International career
- Years: Team / Apps / (Points)
- 2010–2011: England U18 / 8 / (45)
- 2012–2013: England U20 / 13 / (144)
- 2014–2015: England A / 3 / (13)
- 2015–: England / 74 / (55)
- Correct as of 26 November 2024

= Henry Slade (rugby union) =

England international rugby union player (born 1993)

Henry James Harvey Slade (born 19 March 1993) is an English professional rugby union player who plays as a centre for Premiership Rugby club Exeter Chiefs and the England national team.

== Early life ==
Slade attended Plymouth College and then the University of Exeter reading for a BSc in Sports & Exercise Science.

== Club career ==
Slade plays for Exeter Chiefs in the English Premiership. He was dual-registered to Exeter and Plymouth Albion during the 2011–2012 season. On 13 April 2013 Slade made his Premiership debut against London Irish coming off the bench to replace Gareth Steenson, Slade scored his first premiership points in this game kicking over a conversion following a try from Dave Ewers. The following season saw Slade start for the side that beat Northampton Saints in the 2014 Anglo-Welsh Cup final to win Exeter their first major trophy in their history.

In May 2017 Slade came off the bench for the Exeter side that defeated Wasps in the Premiership final to become champions of England for the first time in their history. Slade scored a try in the 2020 European Rugby Champions Cup Final as Exeter defeated Racing to become champions of Europe for the first time. The following weekend saw Slade awarded the player of the match award as he scored another try to help the Chiefs overcome Wasps in the Premiership final completing a league and European double.

In May 2024, following an impressive season Slade was named in the Premiership Rugby Team of the Season for the 2023–24 campaign. He was also awarded Player of the Season having also become top point scorer for that year.

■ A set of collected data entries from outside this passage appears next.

===== src/hw/rtl/ladrc_mul.sv =====
// shared multiplier: 48 by 48 bit magnitude product in three 48x16 steps,
// shift right by 16 or 32 with truncation toward zero, saturate to 48 bits
// depends on ladrc_pkg
module ladrc_mul (
    input  logic                                   i_clk,
    input  logic                                   i_rst_n,
    input  logic                                   i_start,
    input  logic signed [ladrc_pkg::OPND_W-1:0]    i_a,
    input  logic signed [ladrc_pkg::OPND_W-1:0]    i_b,
    input  logic                                   i_sh32,
    output logic                                   o_done,
    output logic signed [ladrc_pkg::WIDE_W-1:0]    o_res
);

    logic [ladrc_pkg::OPND_W-1:0] w_ua;
    logic [ladrc_pkg::OPND_W-1:0] w_ub;
    logic [ladrc_pkg::OPND_W-1:0] w_abs_a;
    logic [ladrc_pkg::OPND_W-1:0] w_abs_b;
    logic [47:0] r_ma;
    logic [47:0] r_mb;
    logic        r_neg;
    logic        r_sh32;
    logic [1:0]  r_cnt;
    logic        r_busy;
    logic        r_done;
    logic [95:0] r_acc;
    logic [63:0] w_prod;
    logic [95:0] w_shr;
    logic        w_big;

    assign w_ua    = i_a;
    assign w_ub    = i_b;
    assign w_abs_a = w_ua[ladrc_pkg::OPND_W-1] ? (~w_ua + 50'd1) : w_ua;
    assign w_abs_b = w_ub[ladrc_pkg::OPND_W-1] ? (~w_ub + 50'd1) : w_ub;
    assign w_prod  = r_ma * r_mb[47:32];

    always_ff @(posedge i_clk) begin
        if (!i_rst_n) begin
            r_busy <= 1'b0;
            r_done <= 1'b0;
            r_cnt  <= 2'd0;
        end else begin
            r_done <= 1'b0;
            if (i_start) begin
                r_busy <= 1'b1;
                r_cnt  <= 2'd0;
            end else if (r_busy) begin
                r_cnt <= r_cnt + 2'd1;
                if (r_cnt == 2'd2) begin
                    r_busy <= 1'b0;
                    r_done <= 1'b1;
                end
            end
        end
    end

    always_ff @(posedge i_clk) begin
        if (i_start) begin
            r_ma   <= w_abs_a[47:0];
            r_mb   <= w_abs_b[47:0];
            r_neg  <= i_a[ladrc_pkg::OPND_W-1] ^ i_b[ladrc_pkg::OPND_W-1];
            r_sh32 <= i_sh32;
            r_acc  <= 96'd0;
        end else if (r_busy) begin
            r_acc <= {r_acc[79:0], 16'd0} + {32'd0, w_prod};
            r_mb  <= {r_mb[31:0], 16'd0};
        end
    end

    assign w_shr = r_sh32 ? {32'd0, r_acc[95:32]} : {16'd0, r_acc[95:16]};
    assign w_big = |w_shr[95:48];

    always_comb begin
        if (!r_neg) begin
            o_res = (w_big || w_shr[47]) ? 48'sh7FFF_FFFF_FFFF : w_shr[47:0];
        end else begin
            o_res = (w_big || (w_shr[47] && (|w_shr[46:0]))) ? 48'sh8000_0000_0000
                                                               : (~w_shr[47:0] + 48'd1);
        end
    end

    assign o_done = r_done;

endmodule
## config.mk

```make
export PLATFORM = sky130hd
export DESIGN_NAME = isort_cell
export DESIGN_NICKNAME = d
export VERILOG_FILES = /design/src/isort_pkg.sv /design/src/isort_cell.sv
export SDC_FILE = /design/constraint.sdc
export NUM_CORES = 1
export LEC_CHECK = 0
export BUFFER_PORTS_ARGS = -buffer_cell sky130_fd_sc_hd__buf_2
export CORE_ASPECT_RATIO = 0.9
export CORE_MARGIN = 4
export CORE_UTILIZATION = 45
export CTS_BUF_LIST = sky130_fd_sc_hd__clkbuf_2
export DETAILED_ROUTE_END_ITERATION = 16
export HOLD_SLACK_MARGIN = 0.05
export PLACE_DENSITY = 0.81
export SKIP_CTS_REPAIR_TIMING = 1
export SYNTH_ARGS = -nofsm -noshare
export SYNTH_HDL_FRONTEND = slang
export SYNTH_SLANG_ARGS = --single-unit
```

## constraint.sdc

```tcl
create_clock -name clk -period 4.6 [get_ports clk]
set_input_delay 0.23 -clock clk [delete_from_list [all_inputs] [get_ports clk]]
set_output_delay 0.23 -clock clk [all_outputs]
set_load 0.01 [all_outputs]
```

## src/isort_pkg.sv

```systemverilog
// isort_pkg: shared types for the insertion sorter.
// Used by isort_cell and insertion_sorter_top; no dependencies.
`default_nettype none
package isort_pkg;

	typedef logic signed [31:0] word_t;

	// per-cycle command broadcast to every cell
	typedef struct packed {
		logic insert;  // place the broadcast value this cycle
		logic shift;   // move contents one cell toward cell 0
	} cell_ctrl_t;

endpackage
`default_nettype wire

```

## src/isort_cell.sv

```systemverilog
// isort_cell: one compare-and-shift cell of the sorting row.
// Depends on isort_pkg (word_t, cell_ctrl_t).
`default_nettype none
module isort_cell (
	input  wire                     clk,
	input  isort_pkg::cell_ctrl_t   ctrl,
	input  isort_pkg::word_t        ins_value,
	input  wire                     occ,
	input  wire                     left_occ,
	input  wire                     left_gt,
	input  isort_pkg::word_t        left_val,
	input  isort_pkg::word_t        right_val,
	output isort_pkg::word_t        val,
	output logic                    gt
);

	isort_pkg::word_t val_q;
	logic take;

	// strict compare keeps equal values ahead of the new one
	assign gt   = occ && (val_q > ins_value);
	assign take = gt || (!occ && left_occ);
	assign val  = val_q;

	always_ff @(posedge clk) begin
		if (ctrl.insert) begin
			if (left_gt) begin
				val_q <= left_val;
			end else if (take) begin
				val_q <= ins_value;
			end
		end else if (ctrl.shift) begin
			val_q <= right_val;
		end
	end

endmodule
`default_nettype wire
```

# Word-level counts from Yosys, hierarchy flattened
# Index checks and enable logic that the tools add are counted.
# totals
register_bits	32
input_bits	102
output_inout_bits	33
elab_cells	13
# op_classes
n_lt_le_gt_ge	1
n_eq_ne	1
mux	4
reduce_logical	6
# ops
op	count
two-way mux 32 bit	4
greater-than comparator 32 bit	1
!= test 3 x 1 -> 1 bit (second input constant)	1
logical AND 1 bit	2
AND reduction 2 bit	1
nonzero test 2 bit	1
zero test 1 bit	1
logical OR 1 bit	1

# Longest topological paths before layout
# Gate-level depths: netlist of the first run.
# logic_depth
word_depth	6
ltp_mapped	8
mapped_depth_nobuf	8

# Worst setup path before layout of the first run
# OpenSTA, ideal clock, no wires.
# synth_timing
kind	register to register
startpoint	register val_q[14], in the netlist val[14]
endpoint	register val_q[0], in the netlist val[0] (enable)
setup_time_ns	0.441
arrival_ns	3.728
required_time_ns	4.159
slack_ns	0.431
stages_incl_launch_ff	8
path_buffers	0
synth_period_minus_slack_ns	4.169
path_cell_list	edfxtp_1 ha_1 nand4_1 nor2_1 a221o_1 o31a_1 or3_1 a31oi_1
# synth_via
elab_chain_len	5
# synth_rtl
element	line	source
start: declaration	isort_cell.sv:17	isort_pkg::word_t val_q;
start signal: assignment	isort_cell.sv:28	val_q <= left_val;
start signal: assignment	isort_cell.sv:30	val_q <= ins_value;
start signal: assignment	isort_cell.sv:33	val_q <= right_val;
greater-than comparator 32 bit	isort_cell.sv:21	assign gt = occ && (val_q > ins_value);
logical AND 1 bit	isort_cell.sv:21	
logical OR 1 bit	isort_cell.sv:22	assign take = gt || (!occ && left_occ);
!= test 3 x 1 -> 1 bit (no line)	-	
AND reduction 2 bit (no line)	-	
# Every way passes these cells.
# A chain may end at the register's enable or synchronous reset.

# Worst setup path in the final report of the first run
# layout_timing
startpoint	register val_q[7], in the netlist val[7]
endpoint	register val_q[31], in the netlist val[31] (enable)
# Same word-level chain as after synthesis.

== International career ==
On 22 July 2010 Slade made his debut for the England under-18 team. England Academy coach John Fletcher once said of Slade "the way he plays reminds me of a young Toby Flood or Rory Clegg." Slade was a member of the England under-20 team that won consecutive titles in the 2012 and 2013 U20 Six Nations. He started for the side that defeated Wales in the final of the 2013 IRB Junior World Championship to become youth world champions for the first time. In January 2014 Slade made his debut at England 'A' level against Ireland Wolfhounds.

In June 2014 Slade scored fifteen points for England in an uncapped game against the Barbarian at Twickenham. He was included in the preliminary training squad by coach Stuart Lancaster for the 2015 Rugby World Cup and on 15 August 2015 won his first cap for England, partnering Sam Burgess in midfield during a warm-up victory over France. He was selected for the World Cup and scored his first international try on his only appearance during the tournament in their final pool game against Uruguay.

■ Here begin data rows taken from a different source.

File: src/hw/rtl/cc20_queue.sv
module cc20_queue
  #(parameter int unsigned WIDTH = 8,
    parameter int unsigned DEPTH_LOG2 = 3)
  (
  input  logic                  clk,
  input  logic                  rst_n,
  input  logic                  wr_en,
  input  logic [WIDTH-1:0]      wr_data,
  output logic                  full,
  input  logic                  rd_en,
  output logic [WIDTH-1:0]      rd_data,
  output logic                  empty,
  output logic [DEPTH_LOG2:0]   level
);

  localparam int unsigned DEPTH = 1 << DEPTH_LOG2;

  logic [WIDTH-1:0]      mem_r [DEPTH];
  logic [DEPTH_LOG2-1:0] wr_ptr_r;
  logic [DEPTH_LOG2-1:0] rd_ptr_r;
  logic [DEPTH_LOG2:0]   level_r;

  assign full    = (level_r == (DEPTH_LOG2 + 1)'(DEPTH));
  assign empty   = (level_r == '0);
  assign level   = level_r;
  assign rd_data = mem_r[rd_ptr_r];

  // Storage array.
  always_ff @(posedge clk) begin
    if (wr_en) begin
      mem_r[wr_ptr_r] <= wr_data;
    end
  end

  // Pointers and fill level.
  always_ff @(posedge clk) begin
    if (!rst_n) begin
      wr_ptr_r <= '0;
      rd_ptr_r <= '0;
      level_r  <= '0;
    end else begin
      if (wr_en) begin
        wr_ptr_r <= wr_ptr_r + 1'b1;
      end
      if (rd_en) begin
        rd_ptr_r <= rd_ptr_r + 1'b1;
      end
      if (wr_en && !rd_en) begin
        level_r <= level_r + 1'b1;
      end else if (rd_en && !wr_en) begin
        level_r <= level_r - 1'b1;
      end
    end
  end

endmodule

File: config.mk
export PLATFORM = sky130hd
export DESIGN_NAME = cc20_queue
export DESIGN_NICKNAME = d
export VERILOG_FILES = /design/src/hw/rtl/cc20_queue.sv
export SDC_FILE = /design/constraint.sdc
export NUM_CORES = 1
export LEC_CHECK = 0
export BUFFER_PORTS_ARGS = -buffer_cell sky130_fd_sc_hd__buf_2
export CAP_MARGIN = 20
export CORE_MARGIN = 4
export CORE_UTILIZATION = 58
export DETAILED_ROUTE_END_ITERATION = 10
export PLACE_DENSITY = 0.9
export SYNTH_ARGS = -nofsm -noshare
export SYNTH_HDL_FRONTEND = slang
export SYNTH_SLANG_ARGS = --single-unit
File: constraint.sdc
create_clock -name clk -period 4.04 [get_ports clk]
set_clock_uncertainty 0.05 [all_clocks]
set_input_delay 0.606 -clock clk [delete_from_list [all_inputs] [get_ports clk]]
set_output_delay 0.606 -clock clk [all_outputs]
set_load 0.01 [all_outputs]
Word-level counts from Yosys, hierarchy flattened
Memories as Yosys holds them, arrays and structs flattened. A register that Yosys moved wholly into a read port is not among the register bits. Cells that the tools add are included.

Register bits after elaboration: 10. RAM bits: 64. Bits of input ports: 12. Memories kept: 1.

Memory list: mem_r (depth 8, bits a word 8, rd ports 1, clocked after Yosys merged registers in 1, wr ports 1, RTL line 18) `logic [WIDTH-1:0] mem_r [DEPTH];`.

$add $sub $neg: 4. Equality and inequality tests: 1. Muxes and demuxes: 6. Reductions and logical operators: 6.

Operators by type and width (count): two-way mux 4 bit (2); adder 3 x 1 -> 3 bit (second input constant) (2); two-way mux 3 bit (2); adder 4 x 1 -> 4 bit (second input constant) (1); == test 4 bit (second input constant) (1); logical NOT 4 bit (1); subtractor 4 x 1 -> 4 bit (second input constant) (1); logical AND 1 bit (2); logical NOT 1 bit (2); two-way mux 1 bit (2); nonzero test 2 bit (1).

Longest topological paths before layout
Depth after elaboration: 4. Gate-level depth with buffers: 8. Depth with buffers taken out: 8.

Worst setup path after synthesis
No wires, ideal clock.

Path type: reg2out. From: register (tool-made name). To: output port rd_data[1]. Data arrival time: 1.381 ns. Required time: 3.384 ns. Slack: 2.003 ns. Stages on the path, launching flop included: 5. Cell sequence: dfxtp_1 > buf_6 > buf_12 > mux4_1 > mux2_2.

RTL lines: end: declaration (RTL line 11) `output logic [WIDTH-1:0] rd_data,`.

==> impl_metrics.py <==
metrics = {
    "status": {
        "status": "completed",
    },
    "worst_setup_path": {
        "r2r_cells": 2,
        "critPathRequiredTime_ps": 3380,
        "arrival_ps": 2320,
        "r2r-start": "wr_ptr_r[0]$_SDFFE_PN0P_",
        "crit_fanout": 16,
        "critPathKind": "flop to primary output",
        "cp-end-kind": "primary output",
        "startpoint_type": "flop",
    },
    "finish": {
        "area_growth_pct": 11.5,
        "fin_cells": 268,
        "fin_area_um2": 3470,
        "fin_util": 0.676,
        "antenna_cells": 0,
        "layout.nets": 211,
        "final_layout_size_suffix_gt1_frac": 0.247,
    },
    "routing": {
        "via_count": 1538,
        "avgViaCountPerCell": 5.74,
        "first_iter_violations": 116,
        "drtAntennaViolNets": 0,
        "first_pass_iters": 4,
        "wirelength_um": 5280,
        "drc": 0,
        "wl_per_cell_um": 19.7,
    },
    "placement": {
        "dp_hpwl_um": 3480,
        "port_buffers": 25,
        "globalplace.congestion": 0.752,
        "dp_slack_ps": 1390,
        "placed_area_um2": 3290,
        "place_inst": 252,
    },
    "global_route": {
        "track_usage": 0.183,
        "grt_pass1_vias": 1610,
        "antenna_found_initial": 0,
        "overflow": 0,
        "grt_pass1_wl_um": 8170,
        "grt_max_degree": 17,
    },
    "cts": {
        "cts_buffers": 9,
        "htree_levels": 3,
        "root_buffer": "clkbuf_8",
        "clk_latency_ps": 340,
        "post_cts_resized": 0,
        "path_clk_slew_ps": 70,
        "postCtsSetupBuffers": 0,
        "cts_sinks": 77,
        "cts_tree": "yes",
        "cts_hold_buf": 0,
        "ctsLongestPathBuffers": 2,
    },
    "timing": {
        "relSlewSlack": 0.418,
        "final.setup.tns_ps": 0,
        "fmax_mhz": 336,
        "worst_slew_pin_slew_ps": 872,
        "setup_violations": 0,
        "maxSlewViolCount": 0,
        "period_needed_ps": 2980,
        "min_period_over_period": 0.737,
        "hold_violations": 0,
        "rsz0062_at_grt": "false",
        "worst_slack_ps": 1060,
        "hold_slack_ps": 472,
    },
    "power": {
        "ir_worst_vdd_mv": 0.234,
        "total_power_mw": 1.64,
        "p_leak_nw": 1.22,
        "p_per_area_nw_per_um2": 471,
    },
    "floorplan": {
        "die_h_um": 81.3,
        "std_cell_rows": 26,
        "die_w_um": 81.3,
        "ios": 26,
        "die-area_um2": 6600,
        "core_um2": 5140,
        "initial_utilization": 0.606,
    },
    "worst_hold_path": {
        "hold_class": "flop to flop",
        "holdCritStartpoint": "level[3]$_SDFFE_PN0P_",
        "min_path_cells": 2,
    },
    "synthesis": {
        "synth_nets": 180,
        "yosysSeqAreaShare": 0.701,
        "synth_warnings": 0,
        "synthCells": 162,
        "synth.ff_latch_count": 77,
        "synth_area_per_cell_um2": 19.2,
        "syn_area_um2": 3110,
        "synth_cell_type_count": 29,
    },
    "run": {
        "maxCapViolCount": 0,
    },
}
[metal layers]
metal	wire length (µm)	part of all wire	global-route usage
met5	0	0	0
met4	100	0.019	0.0946
met2	3000	0.57	0.342
met1	1940	0.37	0.187
met3	244	0.046	0.0443
[registers in the layout, indices dropped and copies added (netlist names), named ones only]
register  flops
mem_r        64
rd_ptr_r      3
level         4
wr_ptr_r      3
[worst max-delay path, stage by stage (launching register included)]
cell and delay, ps:
dfxtp_1 890, mux4_1 680, mux2_2 270, buf_2 140
[layout make-up]
type | instances | area (µm²)
flip-flops and latches | 77 | 2180
fillers | 350 | 1670
multi-input cells | 76 | 872
repair buffers | 27 | 140
clock buffers | 11 | 131
well taps | 70 | 87.6
clock inverters | 5 | 51.3
inverters | 2 | 7.51
[layout by cell type (no fill, tap or decap), types with 2 or more instances in the layout]
| cell type | synthesis | routed |
|---|---|---|
| edfxtp_1 | 64 | 64 |
| nor2b_1 | 3 | 3 |
| mux2i_1 | 4 | 4 |
| dfxtp_1 | 13 | 13 |
| nand2b_1 | 4 | 4 |
| nand2_1 | 6 | 6 |
| buf_4 | 0 | 2 |
| mux2_2 | 8 | 8 |
| inv_1 | 2 | 2 |
| nor3_1 | 2 | 2 |
| clkbuf_8 | 0 | 9 |
| clkbuf_1 | 3 | 2 |
| buf_2 | 1 | 25 |
| clkinv_2 | 0 | 2 |
| xor2_1 | 2 | 2 |
| and2_1 | 7 | 7 |
| mux4_1 | 15 | 15 |
| nor2_1 | 7 | 7 |
| xnor2_1 | 4 | 4 |
| ha_1 | 5 | 5 |
[cell families after synthesis]
kind of cell | after synthesis | share of synthesized area
flip-flops | 77 | 0.701
AND/OR/NAND/NOR | 32 | 0.0535
multiplexers | 28 | 0.176
buffers and inverters | 9 | 0.0189
XOR/XNOR | 6 | 0.0169
adder cells (fa/ha/maj) | 6 | 0.0265
AO/OA/AOI/OAI | 4 | 0.00764
[synth_stat cells]
library cell | number | area share
edfxtp_1 | 64 | 0.62
mux4_1 | 15 | 0.13
dfxtp_1 | 13 | 0.084
mux2_2 | 8 | 0.029
and2_1 | 7 | 0.014
nor2_1 | 7 | 0.0084
nand2_1 | 6 | 0.0072
ha_1 | 5 | 0.020
mux2i_1 | 4 | 0.013
nand2b_1 | 4 | 0.0080
xnor2_1 | 4 | 0.011
clkbuf_1 | 3 | 0.0036
nor2b_1 | 3 | 0.0060
inv_1 | 2 | 0.0024
nor3_1 | 2 | 0.0032
xor2_1 | 2 | 0.0056
a211oi_1 | 1 | 0.0024
a21oi_1 | 1 | 0.0016
a31oi_1 | 1 | 0.0020
buf_1 | 1 | 0.0012
buf_12 | 1 | 0.0064
buf_2 | 1 | 0.0016
buf_6 | 1 | 0.0036
fa_1 | 1 | 0.0064
mux4_2 | 1 | 0.0072
nand3_1 | 1 | 0.0016
nor4_1 | 1 | 0.0020
nor4b_1 | 1 | 0.0028
o21ai_0 | 1 | 0.0016
[worst paths after layout]
kind | to | slack, ps
max | rd_data[1] | 1060
max reg2reg | mem_r[6][2]$_DFFE_PP_ | 2380
min reg2reg | level[3]$_SDFFE_PN0P_ | 470
min | level[3]$_SDFFE_PN0P_ | 470
[report_power, final]
part / internal [mW] / leakage (nW) / switching (mW) / total (mW)
Sequential: 0.890 / 0.688 / 0.0350 / 0.925
Clock: 0.281 / 0.0907 / 0.252 / 0.534
Combinational: 0.0938 / 0.444 / 0.0821 / 0.176
Note: power is estimated with default switching activity, not from simulation.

A broken leg suffered playing for Exeter in December 2015 meant Slade did not feature for new coach Eddie Jones until the 2016 autumn internationals against Fiji and Argentina. He made his first Six Nations appearance against Italy during the 2017 tournament which England retained. He started both tests on their 2017 tour of Argentina and later that year scored his second international try against Samoa. Slade was selected for the 2018 autumn International Series, and played in all four Test matches.

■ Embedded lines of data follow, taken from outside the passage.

<file path="src/hw/rtl/cc20_pkg.sv">
package cc20_pkg;

  // Block function constants.
  localparam logic [31:0] SIGMA0 = 32'h61707865;
  localparam logic [31:0] SIGMA1 = 32'h3320646e;
  localparam logic [31:0] SIGMA2 = 32'h79622d32;
  localparam logic [31:0] SIGMA3 = 32'h6b206574;
  localparam int unsigned ROUNDS = 20;
  localparam int unsigned ROUND_W = 5;
  localparam int unsigned WORDS_PER_BLOCK = 8;
  localparam int unsigned POS_W = 3;
  localparam int unsigned COUNT_W = 4;
  localparam logic [COUNT_W-1:0] FULL_COUNT = 4'd8;

  // Register map, in register order.
  typedef enum logic [2:0] {
    REG_KEY0     = 3'd0,
    REG_KEY1     = 3'd1,
    REG_KEY2     = 3'd2,
    REG_KEY3     = 3'd3,
    REG_NONCE_LO = 3'd4,
    REG_NONCE_HI = 3'd5,
    REG_INIT_CTR = 3'd6
  } cc20_reg_t;

  typedef enum logic [1:0] {
    CORE_IDLE,
    CORE_RUN,
    CORE_DONE
  } cc20_core_state_t;

  typedef logic [15:0][31:0] cc20_state_t;
  typedef logic [WORDS_PER_BLOCK-1:0][63:0] cc20_block_t;

  typedef struct packed {
    logic [3:0][63:0] key;
    logic [63:0]      nonce_lo;
    logic [31:0]      nonce_hi;
    logic [31:0]      init_ctr;
  } cc20_cfg_t;

  // One classified word on its way to the back end.
  typedef struct packed {
    logic [63:0]        data;
    logic [COUNT_W-1:0] count;
    logic [POS_W-1:0]   pos;
    logic               need_block;
  } cc20_entry_t;

  typedef struct packed {
    logic        done;
    cc20_block_t ks;
  } cc20_core_stat_t;

  // Initial block function state from configuration and block counter.
  function automatic cc20_state_t make_init(input cc20_cfg_t cfg, input logic [31:0] ctr);
    cc20_state_t s;
    s[0] = SIGMA0;
    s[1] = SIGMA1;
    s[2] = SIGMA2;
    s[3] = SIGMA3;
    for (int i = 0; i < 4; i++) begin
      s[4 + 2 * i] = cfg.key[i][31:0];
      s[5 + 2 * i] = cfg.key[i][63:32];
    end
    s[12] = ctr;
    s[13] = cfg.nonce_lo[31:0];
    s[14] = cfg.nonce_lo[63:32];
    s[15] = cfg.nonce_hi;
    return s;
  endfunction

  // Quarter round; result packed as {d, c, b, a}.
  function automatic logic [3:0][31:0] quarter(input logic [31:0] ai, input logic [31:0] bi,
                                               input logic [31:0] ci, input logic [31:0] di);
    logic [31:0] a;
    logic [31:0] b;
    logic [31:0] c;
    logic [31:0] d;
    a = ai;
    b = bi;
    c = ci;
    d = di;
    a = a + b; d = d ^ a; d = {d[15:0], d[31:16]};
    c = c + d; b = b ^ c; b = {b[19:0], b[31:20]};
    a = a + b; d = d ^ a; d = {d[23:0], d[31:24]};
    c = c + d; b = b ^ c; b = {b[24:0], b[31:25]};
    return {d, c, b, a};
  endfunction

  // One round: column round when diag is low, diagonal round otherwise.
  function automatic cc20_state_t one_round(input cc20_state_t x, input logic diag);
    cc20_state_t y;
    logic [3:0][31:0] q0;
    logic [3:0][31:0] q1;
    logic [3:0][31:0] q2;
    logic [3:0][31:0] q3;
    if (!diag) begin
      q0 = quarter(x[0], x[4], x[8],  x[12]);
      q1 = quarter(x[1], x[5], x[9],  x[13]);
      q2 = quarter(x[2], x[6], x[10], x[14]);
      q3 = quarter(x[3], x[7], x[11], x[15]);
      y[0] = q0[0]; y[4] = q0[1]; y[8]  = q0[2]; y[12] = q0[3];
      y[1] = q1[0]; y[5] = q1[1]; y[9]  = q1[2]; y[13] = q1[3];
      y[2] = q2[0]; y[6] = q2[1]; y[10] = q2[2]; y[14] = q2[3];
      y[3] = q3[0]; y[7] = q3[1]; y[11] = q3[2]; y[15] = q3[3];
    end else begin
      q0 = quarter(x[0], x[5], x[10], x[15]);
      q1 = quarter(x[1], x[6], x[11], x[12]);
      q2 = quarter(x[2], x[7], x[8],  x[13]);
      q3 = quarter(x[3], x[4], x[9],  x[14]);
      y[0] = q0[0]; y[5] = q0[1]; y[10] = q0[2]; y[15] = q0[3];
      y[1] = q1[0]; y[6] = q1[1]; y[11] = q1[2]; y[12] = q1[3];
      y[2] = q2[0]; y[7] = q2[1]; y[8]  = q2[2]; y[13] = q2[3];
      y[3] = q3[0]; y[4] = q3[1]; y[9]  = q3[2]; y[14] = q3[3];
    end
    return y;
  endfunction

  // Byte mask: bytes below the count pass, the rest are forced to zero.
  function automatic logic [63:0] byte_mask(input logic [COUNT_W-1:0] cnt);
    logic [63:0] m;
    for (int j = 0; j < 8; j++) begin
      m[8 * j +: 8] = (COUNT_W'(j) < cnt) ? 8'hff : 8'h00;
    end
    return m;
  endfunction

endpackage

</file>
<file path="src/hw/rtl/cc20_back.sv">
module cc20_back
  import cc20_pkg::*;
  (
  input  logic            clk,
  input  logic            rst_n,
  input  logic            head_valid,
  input  cc20_entry_t     head,
  output logic            pop,
  input  cc20_core_stat_t core,
  output logic            take,
  output logic            out_valid,
  input  logic            out_ready,
  output logic [63:0]     data_out
);

  logic [63:0] ks_r [WORDS_PER_BLOCK];
  logic        out_valid_r;
  logic [63:0] out_data_r;
  logic        out_load;
  logic        fire;
  logic [63:0] ks_word;

  assign out_load  = !out_valid_r || out_ready;
  assign fire      = head_valid && out_load && (!head.need_block || core.done);
  assign pop       = fire;
  assign take      = fire && head.need_block;
  assign ks_word   = head.need_block ? core.ks[0] : ks_r[head.pos];
  assign out_valid = out_valid_r;
  assign data_out  = out_data_r;

  // Current keystream block, loaded when its first word goes out.
  always_ff @(posedge clk) begin
    if (take) begin
      for (int i = 0; i < WORDS_PER_BLOCK; i++) begin
        ks_r[i] <= core.ks[i];
      end
    end
  end

  // Output register.
  always_ff @(posedge clk) begin
    if (!rst_n) begin
      out_valid_r <= 1'b0;
    end else if (out_load) begin
      out_valid_r <= fire;
    end
  end

  always_ff @(posedge clk) begin
    if (fire) begin
      out_data_r <= (head.data ^ ks_word) & byte_mask(head.count);
    end
  end

endmodule

</file>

Slade scored tries against Ireland and France during the 2019 Six Nations Championship. He was included in the squad for the 2019 Rugby World Cup and featured in the quarter-final and semi-final victories over Australia and New Zealand. In the final he came off the bench during the second half to replace George Ford as England were defeated by South Africa to finish runners up.

Slade scored a try in the final round of the 2020 Six Nations Championship as England beat Italy to win the tournament. Later that year he scored a try in an Autumn Nations Cup match against Wales and then started in the final of the competition as England defeated France in extra-time to lift the trophy.

During the 2022 Autumn internationals Slade played in a draw with New Zealand and then scored a try in their next match against South Africa in what proved to be the last game in charge for coach Eddie Jones. The following year saw Slade feature in a warm-up fixture for the 2023 Rugby World Cup however he was ultimately not selected for the tournament.

== Personal life ==
Slade's mother is Jayne and he is the oldest of three boys; his brother Seb (b. 1995) is an actor, and the youngest, Albert (b. 2000), is a rugby player and student.
Slade has Type 1 diabetes, and often injects insulin at half-time in a game.

Slade is the great nephew of former Portsmouth F.C. footballer Geoff Williamson.

In March 2020, Slade and his wife, Megan, announced that they were expecting their first child. On 14 August 2020, Megan gave birth to a daughter.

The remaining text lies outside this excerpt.